# [AIM OF THE TASK]
Across the entries below, count the lines that contain the word "data" and reply with that number only.

# [Stored items]
◇ ◇ ◇ ◇ ◇ ◇ ◇

--- src/rtl/button_repeater.sv ---
`default_nettype none
// +----------------------------------------------------------------------------+
// | Module      : button_repeater                                              |
// | Description : Turns two raw push-buttons (up/down) into clean one-cycle    |
// |               inc/dec/clr pulses for the number stage. Each button is      |
// |               synchronised and debounced. A press emits a first pulse and  |
// |               then auto-repeats while the button is held. Holding both     |
// |               buttons for CLEAR_HOLD cycles emits a single clr pulse.      |
// | Revision    : 1.0 - initial release                                        |
// +----------------------------------------------------------------------------+
// Ports
//   dyn_clk    in   dynamic clock, shared with the number stage
//   reset      in   asynchronous, active-high reset
//   btn_up     in   raw up button (asynchronous, active-high)
//   btn_down   in   raw down button (asynchronous, active-high)
//   inc        out  one-cycle increment pulse
//   dec        out  one-cycle decrement pulse
//   clr        out  one-cycle clear pulse
//   repeating  out  high while auto-repeat is active
//
// Parameters
//   DEBOUNCE       consecutive differing synced samples needed to flip a level
//   REPEAT_DELAY   cycles from the first pulse to the first auto-repeat pulse
//   REPEAT_PERIOD  cycles between auto-repeat pulses
//   CLEAR_HOLD     cycles both buttons must be held before clr
//   CW             width of the debounce and hold timers
module button_repeater #(
  parameter int DEBOUNCE      = 4,
  parameter int REPEAT_DELAY  = 8,
  parameter int REPEAT_PERIOD = 4,
  parameter int CLEAR_HOLD    = 16,
  parameter int CW            = 8
) (
  input  logic dyn_clk,
  input  logic reset,
  input  logic btn_up,
  input  logic btn_down,
  output logic inc,
  output logic dec,
  output logic clr,
  output logic repeating
);

  // Terminal counts. Each timer starts at 0 on entry, so the event fires
  // when the timer reads N-1 on the N-th cycle after entry.
  localparam logic [CW-1:0] DB_LAST  = CW'(DEBOUNCE - 1);
  localparam logic [CW-1:0] RD_LAST  = CW'(REPEAT_DELAY - 1);
  localparam logic [CW-1:0] RP_LAST  = CW'(REPEAT_PERIOD - 1);
  localparam logic [CW-1:0] CLR_LAST = CW'(CLEAR_HOLD - 1);

  // Bit 1 carries the up button and bit 0 the down button, so the debounced
  // pair reads 10=UP, 01=DOWN, 11=BOTH and 00=NONE.
  logic [1:0] btn_raw;
  logic [1:0] db;

  assign btn_raw = {btn_up, btn_down};

  // --------------------------------------------------------------------------
  // Per-button synchroniser and debouncer
  // --------------------------------------------------------------------------
  genvar gi;
  generate
    for (gi = 0; gi < 2; gi++) begin : g_btn
      logic          meta_q, meta_d;
      logic          sync_q, sync_d;
      logic          db_q,   db_d;
      logic [CW-1:0] cnt_q,  cnt_d;

      always_comb begin
        meta_d = btn_raw[gi];
        sync_d = meta_q;
        db_d   = db_q;
        cnt_d  = cnt_q;
        if (sync_q == db_q) begin
          // Any sample that agrees with the current level restarts the run.
          cnt_d = '0;
        end else if (cnt_q == DB_LAST) begin
          // This is the DEBOUNCE-th differing sample in a row.
          db_d  = sync_q;
          cnt_d = '0;
        end else begin
          cnt_d = cnt_q + 1'b1;
        end
      end

      always_ff @(posedge dyn_clk or posedge reset) begin
        if (reset) begin
          meta_q <= 1'b0;
          sync_q <= 1'b0;
          db_q   <= 1'b0;
          cnt_q  <= '0;
        end else begin
          meta_q <= meta_d;
          sync_q <= sync_d;
          db_q   <= db_d;
          cnt_q  <= cnt_d;
        end
      end

      assign db[gi] = db_q;
    end
  endgenerate

  // --------------------------------------------------------------------------
  // Press / repeat / chord state machine
  // --------------------------------------------------------------------------
  typedef enum logic [2:0] {
    S_IDLE   = 3'd0,
    S_DELAY  = 3'd1,
    S_REPEAT = 3'd2,
    S_BOTH   = 3'd3,
    S_LOCK   = 3'd4
  } state_t;

  state_t        state_q,     state_d;
  logic [CW-1:0] tmr_q,       tmr_d;
  logic          dir_up_q,    dir_up_d;
  logic          inc_q,       inc_d;
  logic          dec_q,       dec_d;
  logic          clr_q,       clr_d;
  logic          repeating_q, repeating_d;
  logic [CW-1:0] hold_last;

  // DELAY and REPEAT share the same exits and differ only in how long the
  // held button must stay down before the next pulse.
  assign hold_last = (state_q == S_DELAY) ? RD_LAST : RP_LAST;

  always_comb begin
    state_d  = state_q;
    tmr_d    = tmr_q;
    dir_up_d = dir_up_q;
    inc_d    = 1'b0;
    dec_d    = 1'b0;
    clr_d    = 1'b0;

    case (state_q)
      S_IDLE: begin
        case (db)
          2'b10: begin
            inc_d    = 1'b1;
            dir_up_d = 1'b1;
            state_d  = S_DELAY;
            tmr_d    = '0;
          end
          2'b01: begin
            dec_d    = 1'b1;
            dir_up_d = 1'b0;
            state_d  = S_DELAY;
            tmr_d    = '0;
          end
          2'b11: begin
            state_d = S_BOTH;
            tmr_d   = '0;
          end
          default: begin
          end
        endcase
      end

      S_DELAY, S_REPEAT: begin
        if (db == 2'b00) begin
          state_d = S_IDLE;
          tmr_d   = '0;
        end else if (db == 2'b11) begin
          // The second button joined: start timing a clear chord.
          state_d = S_BOTH;
          tmr_d   = '0;
        end else if (db[1] != dir_up_q) begin
          // Only the opposite button is now down: treat it as a fresh press
          // in the new direction, restarting the initial repeat delay.
          dir_up_d = db[1];
          inc_d    = db[1];
          dec_d    = ~db[1];
          state_d  = S_DELAY;
          tmr_d    = '0;
        end else if (tmr_q == hold_last) begin
          inc_d   = dir_up_q;
          dec_d   = ~dir_up_q;
          state_d = S_REPEAT;
          tmr_d   = '0;
        end else begin
          tmr_d = tmr_q + 1'b1;
        end
      end

      S_BOTH: begin
        if (db != 2'b11) begin
          // Chord broken before the hold time: abandon it silently.
          state_d = S_LOCK;
          tmr_d   = '0;
        end else if (tmr_q == CLR_LAST) begin
          clr_d   = 1'b1;
          state_d = S_LOCK;
          tmr_d   = '0;
        end else begin
          tmr_d = tmr_q + 1'b1;
        end
      end

      S_LOCK: begin
        // A button left down after a chord must not count as a press;
        // wait for a full release first.
        if (db == 2'b00) begin
          state_d = S_IDLE;
          tmr_d   = '0;
        end
      end

      default: begin
        state_d = S_IDLE;
        tmr_d   = '0;
      end
    endcase
  end

  // repeating follows the registered state so it changes on the same edge.
  assign repeating_d = (state_d == S_REPEAT);

  always_ff @(posedge dyn_clk or posedge reset) begin
    if (reset) begin
      state_q     <= S_IDLE;
      tmr_q       <= '0;
      dir_up_q    <= 1'b0;
      inc_q       <= 1'b0;
      dec_q       <= 1'b0;
      clr_q       <= 1'b0;
      repeating_q <= 1'b0;
    end else begin
      state_q     <= state_d;
      tmr_q       <= tmr_d;
      dir_up_q    <= dir_up_d;
      inc_q       <= inc_d;
      dec_q       <= dec_d;
      clr_q       <= clr_d;
      repeating_q <= repeating_d;
    end
  end

  assign inc       = inc_q;
  assign dec       = dec_q;
  assign clr       = clr_q;
  assign repeating = repeating_q;

endmodule

`default_nettype wire
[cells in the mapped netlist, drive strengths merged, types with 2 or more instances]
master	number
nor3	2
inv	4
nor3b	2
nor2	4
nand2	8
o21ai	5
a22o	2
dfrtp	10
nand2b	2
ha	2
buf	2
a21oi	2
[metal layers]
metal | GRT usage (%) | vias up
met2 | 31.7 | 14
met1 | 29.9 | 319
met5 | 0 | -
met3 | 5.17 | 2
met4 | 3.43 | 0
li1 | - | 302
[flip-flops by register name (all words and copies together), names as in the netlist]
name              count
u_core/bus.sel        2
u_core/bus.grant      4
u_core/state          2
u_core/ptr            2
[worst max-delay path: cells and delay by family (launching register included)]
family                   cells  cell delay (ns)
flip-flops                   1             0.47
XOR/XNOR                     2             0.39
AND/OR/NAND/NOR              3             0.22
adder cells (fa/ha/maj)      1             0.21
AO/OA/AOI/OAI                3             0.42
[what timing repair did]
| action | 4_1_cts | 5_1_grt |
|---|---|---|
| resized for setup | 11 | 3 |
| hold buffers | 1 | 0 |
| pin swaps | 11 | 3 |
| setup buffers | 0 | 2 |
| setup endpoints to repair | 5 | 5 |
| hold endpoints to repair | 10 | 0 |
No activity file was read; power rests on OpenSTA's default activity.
--- src/rtl/unidade_controle_mc.sv ---
`default_nettype none
// ============================================================================
// Module      : unidade_controle_mc
// Description : Multicycle RV32I control FSM with instruction/data memory
//               ready handshakes and branch decode from ALU flags.
//               Define ILLEGAL_TRAP_EN to trap illegal opcodes (adds
//               illegal_instr); otherwise they retire as NOPs.
// Revision    : 1.0 - initial release
// ============================================================================
module unidade_controle_mc #(
    parameter int ALU_CMD_W = 4,
    parameter int FLAG_W    = 4
) (
    input  logic                 clk,
    input  logic                 rst,
    input  logic [6:0]           opcode,
    input  logic [2:0]           funct3,
    input  logic                 funct7_5,
    input  logic [FLAG_W-1:0]    alu_flags,
    input  logic                 i_mem_ready,
    input  logic                 d_mem_ready,
    output logic                 ir_we,
    output logic                 pc_we,
    output logic                 d_mem_re,
    output logic                 d_mem_we,
    output logic                 rf_we,
    output logic [ALU_CMD_W-1:0] alu_cmd,
    output logic [1:0]           alu_src_a,
    output logic                 alu_src_b,
    output logic [1:0]           pc_src,
    output logic [1:0]           rf_src,
`ifdef ILLEGAL_TRAP_EN
    output logic                 illegal_instr,
`endif
    output logic [3:0]           state_o
);

    localparam logic [6:0] c_OP_R     = 7'b0110011;
    localparam logic [6:0] c_OP_I     = 7'b0010011;
    localparam logic [6:0] c_OP_LOAD  = 7'b0000011;
    localparam logic [6:0] c_OP_STORE = 7'b0100011;
    localparam logic [6:0] c_OP_BR    = 7'b1100011;
    localparam logic [6:0] c_OP_JAL   = 7'b1101111;
    localparam logic [6:0] c_OP_JALR  = 7'b1100111;
    localparam logic [6:0] c_OP_LUI   = 7'b0110111;
    localparam logic [6:0] c_OP_AUIPC = 7'b0010111;

    localparam logic [ALU_CMD_W-1:0] c_ALU_ADD    = ALU_CMD_W'(0);
    localparam logic [ALU_CMD_W-1:0] c_ALU_SUB    = ALU_CMD_W'(1);
    localparam logic [ALU_CMD_W-1:0] c_ALU_PASS_B = ALU_CMD_W'(2);

    typedef enum logic [3:0] {
        S_FETCH     = 4'd0,
        S_DECODE    = 4'd1,
        S_EX_ALU    = 4'd2,
        S_EX_ALUI   = 4'd3,
        S_EX_ADDR   = 4'd4,
        S_MEM_RD    = 4'd5,
        S_MEM_WR    = 4'd6,
        S_EX_BRANCH = 4'd7,
        S_EX_JAL    = 4'd8,
        S_EX_JALR   = 4'd9,
        S_EX_UPPER  = 4'd10,
        S_WRITEBACK = 4'd11,
        S_TRAP      = 4'd12
    } state_t;

    state_t r_state;
    state_t w_next_state;
    logic   r_from_mem;
    logic   w_taken;

    wire w_z = alu_flags[3];
    wire w_n = alu_flags[2];
    wire w_c = alu_flags[1];
    wire w_v = alu_flags[0];

    always_comb begin
        w_taken = 1'b0;
        case (funct3)
            3'b000:  w_taken = w_z;
            3'b001:  w_taken = !w_z;
            3'b100:  w_taken = w_n ^ w_v;
            3'b101:  w_taken = !(w_n ^ w_v);
            3'b110:  w_taken = !w_c;
            3'b111:  w_taken = w_c;
            default: w_taken = 1'b0;
        endcase
    end

    always_comb begin
        w_next_state = S_FETCH;
        case (r_state)
            S_FETCH:     w_next_state = i_mem_ready ? S_DECODE : S_FETCH;
            S_DECODE: begin
                case (opcode)
                    c_OP_R:                  w_next_state = S_EX_ALU;
                    c_OP_I:                  w_next_state = S_EX_ALUI;
                    c_OP_LOAD, c_OP_STORE:   w_next_state = S_EX_ADDR;
                    c_OP_BR:                 w_next_state = S_EX_BRANCH;
                    c_OP_JAL:                w_next_state = S_EX_JAL;
                    c_OP_JALR:               w_next_state = S_EX_JALR;
                    c_OP_LUI, c_OP_AUIPC:    w_next_state = S_EX_UPPER;
`ifdef ILLEGAL_TRAP_EN
                    default:                 w_next_state = S_TRAP;
`else
                    default:                 w_next_state = S_FETCH;
`endif
                endcase
            end
            S_EX_ALU:    w_next_state = S_WRITEBACK;
            S_EX_ALUI:   w_next_state = S_WRITEBACK;
            S_EX_ADDR:   w_next_state = (opcode == c_OP_LOAD) ? S_MEM_RD : S_MEM_WR;
            S_MEM_RD:    w_next_state = d_mem_ready ? S_WRITEBACK : S_MEM_RD;
            S_MEM_WR:    w_next_state = d_mem_ready ? S_FETCH : S_MEM_WR;
            S_EX_BRANCH: w_next_state = S_FETCH;
            S_EX_JAL:    w_next_state = S_FETCH;
            S_EX_JALR:   w_next_state = S_FETCH;
            S_EX_UPPER:  w_next_state = S_WRITEBACK;
            S_WRITEBACK: w_next_state = S_FETCH;
            S_TRAP:      w_next_state = S_TRAP;
            default:     w_next_state = S_FETCH;
        endcase
    end

    // r_from_mem steers WRITEBACK to memory data for the load that just completed
    always_ff @(posedge clk) begin
        if (rst) begin
            r_state    <= S_FETCH;
            r_from_mem <= 1'b0;
        end else begin
            r_state <= w_next_state;
            if (r_state == S_MEM_RD && d_mem_ready) begin
                r_from_mem <= 1'b1;
            end else if (r_state == S_FETCH) begin
                r_from_mem <= 1'b0;
            end
        end
    end

    // Outputs follow the current state; reset suppresses every strobe and select
    always_comb begin
        ir_we     = 1'b0;
        pc_we     = 1'b0;
        d_mem_re  = 1'b0;
        d_mem_we  = 1'b0;
        rf_we     = 1'b0;
        alu_cmd   = c_ALU_ADD;
        alu_src_a = 2'd0;
        alu_src_b = 1'b0;
        pc_src    = 2'd0;
        rf_src    = 2'd0;
        if (!rst) begin
            case (r_state)
                S_FETCH: begin
                    ir_we = i_mem_ready;
                    pc_we = i_mem_ready;
                end
                S_EX_ALU: begin
                    alu_cmd = funct7_5 ? c_ALU_SUB : c_ALU_ADD;
                end
                S_EX_ALUI, S_EX_ADDR: begin
                    alu_src_b = 1'b1;
                end
                S_MEM_RD: begin
                    d_mem_re = 1'b1;
                    rf_src   = 2'd1;
                end
                S_MEM_WR: begin
                    d_mem_we = 1'b1;
                end
                S_EX_BRANCH: begin
                    alu_cmd = c_ALU_SUB;
                    pc_we   = w_taken;
                    pc_src  = w_taken ? 2'd1 : 2'd0;
                end
                S_EX_JAL: begin
                    pc_we  = 1'b1;
                    pc_src = 2'd1;
                    rf_we  = 1'b1;
                    rf_src = 2'd2;
                end
                S_EX_JALR: begin
                    alu_src_b = 1'b1;
                    pc_we     = 1'b1;
                    pc_src    = 2'd2;
                    rf_we     = 1'b1;
                    rf_src    = 2'd2;
                end
                S_EX_UPPER: begin
                    alu_src_b = 1'b1;
                    if (opcode == c_OP_LUI) begin
                        alu_src_a = 2'd2;
                        alu_cmd   = c_ALU_PASS_B;
                    end else begin
                        alu_src_a = 2'd1;
                    end
                end
                S_WRITEBACK: begin
                    rf_we  = 1'b1;
                    rf_src = r_from_mem ? 2'd1 : 2'd0;
                end
                default: ;
            endcase
        end
    end

    assign state_o = r_state;

`ifdef ILLEGAL_TRAP_EN
    assign illegal_instr = (r_state == S_TRAP);
`endif

endmodule
`default_nettype wire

◇ ◇ ◇ ◇ ◇ ◇ ◇

# [FINAL ANSWER]
2